A summary of the statement provided to journalists on Justice Cowdroy's reasons for finding in iiNet's favour:
"The decision in Moorhouse, Jain, Metro, Cooper and Kazaa are each examples of cases in which the authorisers provided the means for infringement but, unlike those decisions, I find the mere provision of access to the Internet is not the means of infringement. There does not appear to be any way to infringe the applicant's copyright from the mere use of the internet. Rather, the means by which the applicant's copying is infringed is in iiNet users' use of the constituent parts of the BitTorrent system. iiNet has no control over the BitTorrent system and is not responsible for the operation of the BitTorrent system."
"Secondly, I find that as a scheme for notification, suspension and termination of customer accounts is not, in this instance, a relevant power to prevent copyright infringement pursuant to section 101 (1A)(a) of the Copyright Act, nor in the circumstances of this case is it a reasonable step pursuant to section 101 (1A)(c) of the Copyright Act. The reason for this finding is complicated and lengthy and is not suitable for reduction to a short summary for present purposes so I shall refrain from attempting to do so.

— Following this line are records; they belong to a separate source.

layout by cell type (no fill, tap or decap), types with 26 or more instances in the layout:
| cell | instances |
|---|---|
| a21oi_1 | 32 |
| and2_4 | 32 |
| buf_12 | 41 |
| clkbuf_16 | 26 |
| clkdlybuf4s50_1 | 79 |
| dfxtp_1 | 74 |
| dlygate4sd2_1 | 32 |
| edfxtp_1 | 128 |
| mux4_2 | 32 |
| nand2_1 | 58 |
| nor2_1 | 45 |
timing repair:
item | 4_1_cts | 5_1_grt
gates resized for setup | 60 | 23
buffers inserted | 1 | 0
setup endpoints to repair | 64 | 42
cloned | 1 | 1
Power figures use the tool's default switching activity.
--- config.mk ---
export PLATFORM = sky130hd
export DESIGN_NAME = hicore_biu_arb
export DESIGN_NICKNAME = d
export VERILOG_FILES = /design/src/rtl/hicore_biu_arb.sv
export SDC_FILE = /design/constraint.sdc
export NUM_CORES = 1
export LEC_CHECK = 0
export CAP_MARGIN = 10
export CORE_AREA = 2 2 126 128
export CTS_BUF_LIST = sky130_fd_sc_hd__clkbuf_16
export CTS_CLUSTER_DIAMETER = 60
export DETAILED_ROUTE_END_ITERATION = 16
export DIE_AREA = 0 0 128 130
export HOLD_SLACK_MARGIN = 0.15
export PLACE_DENSITY = 0.54
export SLEW_MARGIN = 40
export SYNTH_ARGS = -nofsm -noshare
export SYNTH_HDL_FRONTEND = slang
export SYNTH_SLANG_ARGS = --single-unit
--- constraint.sdc ---
create_clock -name clk -period 2.6 [get_ports clk]
set_input_delay 0.39 -clock clk [delete_from_list [all_inputs] [get_ports clk]]
set_output_delay 0.39 -clock clk [all_outputs]
set_load 0.03 [all_outputs]
File: src/rtl/hazard_scoreboard.sv
// Busy bitmap for registers with an issued-but-not-written-back result;
// produces the RAW/WAW stall for the instruction held in decode.
module hazard_scoreboard #(
    parameter int AW = 3
) (
    input  logic          clk,
    input  logic          rst,
    input  logic [AW-1:0] rs_i,
    input  logic [AW-1:0] rt_i,
    input  logic [AW-1:0] rd_i,
    input  logic          chk_we_i,
    input  logic          set_i,
    input  logic [AW-1:0] set_wa_i,
    input  logic          wb_we_i,
    input  logic [AW-1:0] wb_wa_i,
    input  logic          flush_i,
    input  logic          flush_clr_i,
    input  logic [AW-1:0] flush_wa_i,
    output logic          stall_o
);

    localparam int NR = 1 << AW;

    logic [NR-1:0] busy_q, busy_d;
    logic [NR-1:0] wb_mask;
    logic [NR-1:0] eff_busy;

    // NOTE: every always_comb output gets a default first so no path leaves it unassigned (no latch).
    always_comb begin
        wb_mask = '0;
        if (wb_we_i) wb_mask[wb_wa_i] = 1'b1;
        eff_busy = busy_q & ~wb_mask;
        stall_o  = eff_busy[rs_i] | eff_busy[rt_i] | (chk_we_i & eff_busy[rd_i]);
    end

    // A set applied after the writeback clear lets a same-address set win.
    always_comb begin
        busy_d = busy_q & ~wb_mask;
        if (flush_i) begin
            if (flush_clr_i) busy_d[flush_wa_i] = 1'b0;
        end else if (set_i) begin
            busy_d[set_wa_i] = 1'b1;
        end
    end

    // NOTE: sequential state uses non-blocking assignments so all flops update together at the edge.
    always_ff @(posedge clk or negedge rst) begin
        if (!rst) busy_q <= '0;
        else      busy_q <= busy_d;
    end

endmodule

"Thirdly, I find that iiNet simply cannot be seen as sanctioning, approving or countenancing copyright infringement. The requisite element of favouring infringement on the evidence simply does not exist. The evidence establishes that iiNet has done no more than to provide an internet service to its users. This can be clearly contrasted with the respondents in the Cooper and Kazaa proceedings, in which the respondents intended copyright infringements to occur, and in circumstances where the website and software respectively were deliberately structured to achieve this result.
"Consequently, I find that the applications AMENDED APPLICATION before me must fail."